Mirrors are an integral part of our daily life. The ability to display information makes a mirror “smart”. Smart mirror technology is now being used to predict and to monitor aspects of health and disease. A combination of intelligent hardware and software could identify subtle, yet clinically relevant changes in physique and appearance. A smart mirror could record and evaluate body position and motion to identify posture and movement issues, and offer feedback for corrective actions. These devices embed multimodal sensors — multiple cameras, motion detection, lasers, microphones, speakers — as well as software based on artificial intelligence (AI). This ensures communication with multiple sources of data, linking them to other smart products and the cloud. This enables non-invasive unobtrusive physiological measurements, creating interactive capabilities based on tracking and recognising gestures. Cameras embedded in the bathroom mirror or elsewhere in the home could help to more passively predict health issues before they manifest
Smart cities have a proliferation of different types of sensors spread across with high bandwidth communication infrastructures, providing unlimited network connectivity. Smart cities infrastructure is being leveraged to provide a smart healthcare system. In the future Smart Homes will talk to the smart city's infrastructure to provide contextualised health related recommendations and suggestions. This will involve use of computer vision, natural language processing, speech recognition, network planning, machine learning and data science. Smart Homes presuppose interoperability among the world’s leading vendors. Amazon, Apple, and Google have agreed to create an opensource standard for internet-connected home products, such as smart speakers. They will work with Zigbee Alliance, an association of companies working on open IoT standards, plus Samsung, Ikea, and other major players in the sector. The companies have set up a working group, called project “Connected Home over IP" (or CHIP), which will meet, discuss, and hopefully agree on a set of standards. If adopted by all the major players, this standard could kick start adoption of smart home technology. An open ecosystem, better security standards, and the rollout of 5G could be a winning combination to push smart homes into the mainstream . Maintaining mobility is fundamental to independent living and quality of life of older people. Assisted technology in geriatric care and rehabilitation will include use of robots and telehealth. The “new aged” will have more purchasing power and higher levels of familiarity with technology. Expectations will be higher.

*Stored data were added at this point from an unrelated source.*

Source: an optimization exercise on an open RTL-to-GDS flow (aim: small area, a short achievable clock period and few clock cycles). Production flows keep margins and buffers that such runs may drop. Where RTL was checked, it was by simulation tests only, not by an equivalence proof against the original. No functional check of the RTL was part of runs 1 and 3.

==> design/flow/design.v <==
module fsk_freq_table (
    input  wire [6:0]  idx,
    output reg  [12:0] tbl_freq,
    output reg  [7:0]  tbl_code
);
  always @(*) begin
    tbl_freq = 13'd1000 + {idx, 5'd0} + {1'b0, idx, 4'd0} + {5'd0, idx, 1'b0};
    if (idx < 7'd26)       tbl_code = {1'b0, idx} + 8'h41;
    else if (idx < 7'd52)  tbl_code = {1'b0, idx} + 8'h47;
    else if (idx < 7'd62)  tbl_code = {1'b0, idx} - 8'h04;
    else if (idx < 7'd67)  tbl_code = {1'b0, idx} + 8'h42;
    else                   tbl_code = 8'h00;
    if (idx > 7'd66) tbl_freq = 13'd0;
  end
endmodule
module fsk_f2s (
    input  wire        clk,
    input  wire        rst,           
    input  wire        in_valid,
    output wire        in_ready,
    input  wire [63:0] in_num,
    input  wire [63:0] in_den,
    input  wire [31:0] in_tol,
    input  wire        in_gate_en,
    input  wire [31:0] in_gate_lo,
    input  wire [31:0] in_gate_hi,
    output reg         out_valid,
    output reg  [1:0]  out_status,
    output reg  [7:0]  out_code,
    output reg  [6:0]  out_index
);
  localparam [1:0] ST_FOUND    = 2'd0;
  localparam [1:0] ST_NOTFOUND = 2'd1;
  localparam [1:0] ST_ILLEGAL  = 2'd2;
  localparam [1:0] ST_GATED    = 2'd3;
  parameter [6:0] REG_AFTER = 7'b111_1111;
  reg        v0;
  reg [63:0] n0, d0;
  reg [31:0] t0, lo0, hi0;
  reg        ge0;
  reg [5:0]  lz0;             
  reg        busy;            
  reg        rdy;             
  assign in_ready = rdy;
  wire proceed = v0 & ~busy;   
  function [3:0] lzc8(input [7:0] x);
    casez (x)
      8'b1???????: lzc8 = 4'd0;
      8'b01??????: lzc8 = 4'd1;
      8'b001?????: lzc8 = 4'd2;
      8'b0001????: lzc8 = 4'd3;
      8'b00001???: lzc8 = 4'd4;
      8'b000001??: lzc8 = 4'd5;
      8'b0000001?: lzc8 = 4'd6;
      8'b00000001: lzc8 = 4'd7;
      default:     lzc8 = 4'd8;
    endcase
  endfunction
  function [5:0] lzc64(input [63:0] x);
    reg [7:0] nz;
    reg [3:0] zb;
    reg [2:0] lb [0:7];
    integer k;
    begin
      for (k = 0; k < 8; k = k + 1) begin
        nz[k] = |x[8*k +: 8];
        lb[k] = lzc8(x[8*k +: 8]);
      end
      zb = lzc8(nz);
      lzc64 = {zb[2:0], lb[3'd7 - zb[2:0]]};
    end
  endfunction
  function [14:0] sat15(input [31:0] x);
    sat15 = (x[31:14] != 18'd0) ? 15'd16384 : {1'b0, x[13:0]};
  endfunction
  localparam MW = 53;
  localparam M_V = 0, M_FX = 1, M_FST = 2, M_SLOW = 4, M_PR = 5, M_GE = 7,
             M_LO = 8, M_HI = 23, M_T = 38;
  wire [79:0] fa_a = {1'b0, d0, 15'd0};
  wire [79:0] fa_b = ~{15'd0, n0, 1'b0};
  wire [79:0] fa_c = ~{16'd0, n0};
  wire [79:0] fa_s = fa_a ^ fa_b ^ fa_c;
  wire [79:0] fa_k = {(fa_a[78:0] & fa_b[78:0]) | (fa_a[78:0] & fa_c[78:0]) | (fa_b[78:0] & fa_c[78:0]), 1'b0};
  wire [79:0] fa_t = fa_s + fa_k + 80'd2;
  wire fast = ~fa_t[79];
  wire sat  = d0 <= {39'd0, n0[63:39]};
  wire q26  = d0 > {26'd0, n0[63:26]};     
  wire slow = ~fast & ~sat;
  wire ill  = (d0 == 64'd0);
  wire gz   = ge0 & (n0 == 64'd0);
  wire inj_slow1 = proceed & slow;
  wire [63:0]  dn = d0 << lz0;
  wire [103:0] xw = {40'd0, n0} << lz0;
  wire [77:0]  xn = fast ? xw[77:0] : (q26 ? xw[90:13] : xw[103:26]);
  reg [MW-1:0] ma_in;
  always @(*) begin
    ma_in = {MW{1'b0}};
    ma_in[M_V]  = proceed;
    ma_in[M_GE] = ge0;
    ma_in[M_LO +: 15] = gz ? 15'd16384 : sat15(lo0);
    ma_in[M_HI +: 15] = sat15(hi0);
    ma_in[M_T  +: 15] = sat15(t0);
    ma_in[M_FX] = sat;
    ma_in[M_FST +: 2] = ill ? ST_ILLEGAL : (ge0 ? ST_GATED : ST_NOTFOUND);
    ma_in[M_SLOW] = slow;
    ma_in[M_PR +: 2] = slow ? (q26 ? 2'd1 : 2'd2) : 2'd0;
  end
  reg [63:0]   a_s;
  reg [13:0]   a_b;
  reg [63:0]   a_d;
  reg [MW-1:0] a_m;
  always @(posedge clk) begin
    a_s <= xn[77:14];
    a_b <= xn[13:0];
    a_d <= dn;
    a_m[MW-1:1] <= ma_in[MW-1:1];
    a_m[0] <= rst ? 1'b0 : ma_in[0];
  end
  reg [31:0] lo_h, hi_h;
  reg [32:0] t1k_h;           
  reg        ge_h, p3_h;
  wire [64:0]   s_w [0:7];    
  wire [64:0]   c_w [0:7];
  wire [63:0]   d_w [0:7];    
  wire [13:0]   b_w [0:7];    
  wire [13:0]   p_w [0:7];    
  wire [13:0]   n_w [0:7];    
  wire [MW-1:0] m_w [0:7];
  wire [64:0]   sm = s_w[0];
  wire [64:0]   cm = c_w[0];
  wire [63:0]   dm = d_w[0];
  wire [13:0]   pm = p_w[0];
  wire [13:0]   nm = n_w[0];
  wire [MW-1:0] mm = m_w[0];
  wire mv    = mm[M_V];
  wire mslow = mm[M_SLOW];
  wire [1:0] mpr = mm[M_PR+1:M_PR];
  wire inj_rec = mv & mslow & (mpr != 2'd0);
  wire [MW-1:0] mp = m_w[1];
  reg rec_r, rec_n;
  wire rec_nx = ~rst & mp[M_V] & mp[M_SLOW] & (mp[M_PR+1:M_PR] != 2'd0);
  always @(posedge clk) begin
    rec_r <= rec_nx;
    rec_n <= ~rec_nx;
  end
  reg [MW-1:0] m_st;
  always @(*) begin
    m_st = a_m;
    if (inj_rec) begin
      m_st = mm;
      m_st[M_PR +: 2] = mpr - 2'd1;
    end
  end
  assign s_w[7] = rec_n ? {1'b0, a_s} : sm;
  assign c_w[7] = rec_n ? 65'd0 : cm;
  assign b_w[7] = rec_n ? a_b : 14'd0;
  assign d_w[7] = rec_n ? a_d : dm;
  assign p_w[7] = 14'd0;
  assign n_w[7] = 14'd0;
  assign m_w[7] = m_st;
  genvar j;
  generate
    for (j = 6; j >= 0; j = j - 1) begin : g_step
      wire [64:0] s = s_w[j+1];
      wire [64:0] c = c_w[j+1];
      wire [63:0] d = d_w[j+1];
      wire [66:0] a  = {s, b_w[j+1][2*j+1:2*j]};
      wire [66:0] bb = {c, 2'b00};
      wire [6:0] at, bt;
      if (j == 6) begin : g_top6
        assign at = rec_r ? sm[64:58] : {1'b0, a_s[63:58]};
        assign bt = rec_r ? cm[64:58] : 7'd0;
      end else begin : g_top
        assign at = a[66:60];
        assign bt = bb[66:60];
      end
      wire [2:0] di = d[62:60];
      reg signed [6:0] m2, m1, m0, mn;
      always @(*) begin
        case (di)
          3'd0: begin m2 = 7'sd12; m1 = 7'sd3; m0 = -7'sd5;  mn = -7'sd13; end
          3'd1: begin m2 = 7'sd14; m1 = 7'sd4; m0 = -7'sd6;  mn = -7'sd15; end
          3'd2: begin m2 = 7'sd15; m1 = 7'sd4; m0 = -7'sd6;  mn = -7'sd16; end
          3'd3: begin m2 = 7'sd16; m1 = 7'sd4; m0 = -7'sd7;  mn = -7'sd18; end
          3'd4: begin m2 = 7'sd18; m1 = 7'sd5; m0 = -7'sd8;  mn = -7'sd20; end
          3'd5: begin m2 = 7'sd19; m1 = 7'sd5; m0 = -7'sd8;  mn = -7'sd21; end
          3'd6: begin m2 = 7'sd20; m1 = 7'sd5; m0 = -7'sd9;  mn = -7'sd23; end
          default: begin m2 = 7'sd22; m1 = 7'sd6; m0 = -7'sd10; mn = -7'sd25; end
        endcase
      end
      wire signed [6:0] es = at + bt;    
      wire ge2 = es >= m2;
      wire ge1 = es >= m1;
      wire ge0_ = es >= m0;
      wire gen = es >= mn;
      wire qpos = ge1;                  
      wire qneg = ~ge0_;                
      wire mag2 = ge2 | ~gen;           
      wire mag1 = (ge1 & ~ge2) | (gen & ~ge0_);   
      wire [64:0] mag = ({65{mag2}} & {d, 1'b0}) | ({65{mag1}} & {1'b0, d});
      wire [64:0] x   = {65{qpos}} ^ mag;
      wire [64:0] sn  = a[64:0] ^ bb[64:0] ^ x;
      wire [64:0] cn  = {(a[63:0] & bb[63:0]) | (a[63:0] & x[63:0]) | (bb[63:0] & x[63:0]), qpos};
      wire [13:0] pn  = p_w[j+1] | ({12'd0, qpos & mag2, qpos & mag1} << (2*j));
      wire [13:0] nn  = n_w[j+1] | ({12'd0, qneg & mag2, qneg & mag1} << (2*j));
      if (REG_AFTER[j]) begin : g_reg
        reg [64:0]   s_q, c_q;
        reg [63:0]   d_q;
        reg [13:0]   b_q, p_q, n_q;
        reg [MW-1:0] m_q;
        always @(posedge clk) begin
          s_q <= sn;
          c_q <= cn;
          d_q <= d;
          b_q <= b_w[j+1];
          p_q <= pn;
          n_q <= nn;
          m_q[MW-1:1] <= m_w[j+1][MW-1:1];
          m_q[0] <= rst ? 1'b0 : m_w[j+1][0];
        end
        assign s_w[j] = s_q;
        assign c_w[j] = c_q;
        assign d_w[j] = d_q;
        assign b_w[j] = b_q;
        assign p_w[j] = p_q;
        assign n_w[j] = n_q;
        assign m_w[j] = m_q;
      end else begin : g_comb
        assign s_w[j] = sn;
        assign c_w[j] = cn;
        assign d_w[j] = d;
        assign b_w[j] = b_w[j+1];
        assign p_w[j] = pn;
        assign n_w[j] = nn;
        assign m_w[j] = m_w[j+1];
      end
    end
  endgenerate
  reg [29:0] acc;
  wire [14:0] pdig = {1'b0, pm} - {1'b0, nm};
  reg  [14:0] pd_r;
  reg         rec_d;
  always @(posedge clk) begin
    pd_r  <= pdig;
    rec_d <= inj_rec;
  end
  wire [65:0] wsum = {sm[64], sm} + {cm[64], cm};
  wire        wneg = wsum[64];
  wire        wz   = ((sm ^ cm) == {sm[63:0] | cm[63:0], 1'b0});
  wire [14:0] qlow = pdig - {14'd0, wneg};
  reg        f1_v, f1_fx, f1_ge, f1_rnz, s1_v;
  reg [1:0]  f1_fst;
  reg [14:0] f1_q;
  reg [14:0] f1_lo, f1_hi, f1_t;
  always @(posedge clk) begin
    f1_v    <= rst ? 1'b0 : (mv & ~mslow);
    s1_v    <= rst ? 1'b0 : (mv & mslow & (mpr == 2'd0));
    f1_fx   <= mm[M_FX];
    f1_fst  <= mm[M_FST +: 2];
    f1_ge   <= mm[M_GE];
    f1_rnz  <= ~wz;
    f1_q    <= qlow;
    f1_lo   <= mm[M_LO +: 15];
    f1_hi   <= mm[M_HI +: 15];
    f1_t    <= mm[M_T  +: 15];
  end
  wire [43:0] q_sc   = {acc, 14'd0} + {{29{f1_q[14]}}, f1_q};
  wire [39:0] q_full = p3_h ? q_sc[41:2] : q_sc[40:1];
  wire        rnz_s  = f1_rnz | q_sc[0] | (p3_h & q_sc[1]);
  reg  [39:0] sa_q;
  reg         sa_rnz, sa_v;
  always @(posedge clk) begin
    sa_v   <= rst ? 1'b0 : s1_v;
    sa_q   <= q_full;
    sa_rnz <= rnz_s;
  end
  wire gok_s = (sa_q >= {8'd0, lo_h}) &
               ((sa_q < {8'd0, hi_h}) | ((sa_q == {8'd0, hi_h}) & ~sa_rnz));
  wire signed [41:0] wp = {2'b00, sa_q} - {9'd0, t1k_h};   
  wire        w_le0 = (wp < 0) | ((wp == 0) & ~sa_rnz);
  wire        w_big = sa_rnz ? (wp > 3299) : (wp > 3300);
  wire [12:0] w49   = wp[12:0] + 13'd49 + {12'd0, sa_rnz};
  reg         sc_v, sc_gated;
  reg  [12:0] sc_v49;
  always @(posedge clk) begin
    sc_v     <= rst ? 1'b0 : sa_v;
    sc_gated <= ge_h & ~gok_s;
    sc_v49   <= w_le0 ? 13'd0 : (w_big ? 13'd3400 : w49);
  end
  wire done_slow = sc_v;
  always @(posedge clk) begin
    if (rst) begin
      v0   <= 1'b0;
      busy <= 1'b0;
      rdy  <= 1'b1;
    end else begin
      if (~(v0 & busy)) v0 <= in_valid;
      if (inj_slow1) busy <= 1'b1;
      else if (done_slow) busy <= 1'b0;
      rdy <= ~((~(v0 & busy) ? in_valid : v0) & (inj_slow1 | (busy & ~done_slow)));
    end
    if (~(v0 & busy)) begin
      n0  <= in_num;
      d0  <= in_den;
      t0  <= in_tol;
      lo0 <= in_gate_lo;
      hi0 <= in_gate_hi;
      ge0 <= in_gate_en;
      lz0 <= lzc64(in_den);
    end
    if (~busy) begin
      lo_h  <= lo0;
      hi_h  <= hi0;
      t1k_h <= {1'b0, t0} + 33'd1000;
      ge_h  <= ge0;
      p3_h  <= ~q26;
      acc   <= 30'd0;
    end else if (rec_d) begin
      acc <= {acc[15:0], 14'd0} + {{15{pd_r[14]}}, pd_r};
    end
  end
  wire [14:0] q_f  = {1'b0, f1_q[13:0]};    
  wire [14:0] qc_f = q_f + {14'd0, f1_rnz};
  wire gok_f = (q_f >= f1_lo) & (qc_f <= f1_hi);
  wire signed [15:0] v49_f = {1'b0, qc_f} - {1'b0, f1_t} - 16'd951;
  wire signed [15:0] s_f   = {1'b0, q_f}  + {1'b0, f1_t} - 16'd1000;
  reg        f2_v, f2_fx, f2_gated;
  reg [1:0]  f2_fst;
  reg [15:0] f2_v49, f2_s;
  always @(posedge clk) begin
    f2_v     <= rst ? 1'b0 : f1_v;
    f2_fx    <= f1_fx;
    f2_fst   <= f1_fst;
    f2_gated <= f1_ge & ~gok_f;
    f2_v49   <= v49_f;
    f2_s     <= s_f;
  end
  wire [6:0] d50_base [0:63];
  wire [6:0] d50_t1   [0:63];
  genvar h;
  generate
    for (h = 0; h < 64; h = h + 1) begin : g_d50
      assign d50_base[h] = (64 * h) / 50;
      assign d50_t1[h]   = 50 * ((64 * h) / 50 + 1) - 64 * h;
    end
  endgenerate
  function [6:0] div50(input [11:0] x, input [6:0] base, input [6:0] t1);
    reg [7:0] t2;
    begin
      t2 = {1'b0, t1} + 8'd50;
      div50 = base + {6'd0, {1'b0, x[5:0]} >= t1} + {6'd0, {2'b00, x[5:0]} >= t2};
    end
  endfunction
  wire        g_fx    = sc_v ? 1'b0 : f2_fx;
  wire        g_gated = sc_v ? sc_gated : f2_gated;
  wire [15:0] g_v49   = sc_v ? {3'b000, sc_v49} : f2_v49;
  wire [15:0] g_s     = sc_v ? 16'd3300 : f2_s;
  wire signed [15:0] g_v49s = g_v49;
  wire signed [15:0] g_ss   = g_s;
  reg        f3_v, f3_fx, f3_gated, f3_vbig, f3_sbig, f3_sneg, f3_vle0;
  reg [1:0]  f3_fst;
  reg [5:0]  f3_vl, f3_sl;
  reg [6:0]  f3_vb, f3_vt, f3_sb, f3_st;
  always @(posedge clk) begin
    f3_v     <= rst ? 1'b0 : (f2_v | sc_v);
    f3_fx    <= g_fx;
    f3_fst   <= f2_fst;
    f3_gated <= g_gated;
    f3_vbig  <= g_v49s > 16'sd3349;
    f3_vle0  <= g_v49s <= 16'sd49;
    f3_sbig  <= g_ss >= 16'sd3300;
    f3_sneg  <= g_s[15];
    f3_vl    <= g_v49[5:0];
    f3_vb    <= d50_base[g_v49[11:6]];
    f3_vt    <= d50_t1[g_v49[11:6]];
    f3_sl    <= f2_s[5:0];
    f3_sb    <= d50_base[f2_s[11:6]];
    f3_st    <= d50_t1[f2_s[11:6]];
  end
  wire [6:0] f3_ia = f3_vle0 ? 7'd0 : div50({6'd0, f3_vl}, f3_vb, f3_vt);
  wire [6:0] f3_ib = div50({6'd0, f3_sl}, f3_sb, f3_st);
  wire found = ~f3_vbig & (f3_sbig | (~f3_sneg & (f3_ia <= f3_ib)));
  wire [12:0] tbl_freq;
  wire [7:0]  tbl_code;
  fsk_freq_table u_table (
      .idx      (f3_ia),
      .tbl_freq (tbl_freq),
      .tbl_code (tbl_code)
  );
  always @(posedge clk) begin
    out_valid <= rst ? 1'b0 : f3_v;
    if (f3_fx) begin
      out_status <= f3_fst;
      out_code   <= 8'd0;
      out_index  <= 7'd0;
    end else if (f3_gated) begin
      out_status <= ST_GATED;
      out_code   <= 8'd0;
      out_index  <= 7'd0;
    end else if (found) begin
      out_status <= ST_FOUND;
      out_code   <= tbl_code;
      out_index  <= f3_ia;
    end else begin
      out_status <= ST_NOTFOUND;
      out_code   <= 8'd0;
      out_index  <= 7'd0;
    end
  end
endmodule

Being more fit, active, mobile, safe, connected, independent and self-reliant with an excellent quality of life will be the new mantra. Avoiding ‘getting old’ would even be regarded as an option. Geography independent, access to cost effective mobile broadband services will be deemed a constitutional right. A rapidly emerging ‘smart homes’ movement could occur worldwide. Establishing the validity, efficacy, practicality and cost of smart homes technologies and proof that it does indeed make a difference will be required
Popularity of smart homes hinges on understanding who will use it and how it will help them. Technology should be viewed as a tool to achieve an end not an end by itself. As a septuagenarian belonging to the BC (Before Computers not Before Covid-19!) era the author though a technology buff is able to understand the necessity for getting into the minds of the end user. “Customer delight” is not just a cliché used as marketing ploy. The solution should not go in search of a problem, we need to develop tools to address specific problems never forgetting that the world has turned upside down and that the present day octogenarians have come from another planet!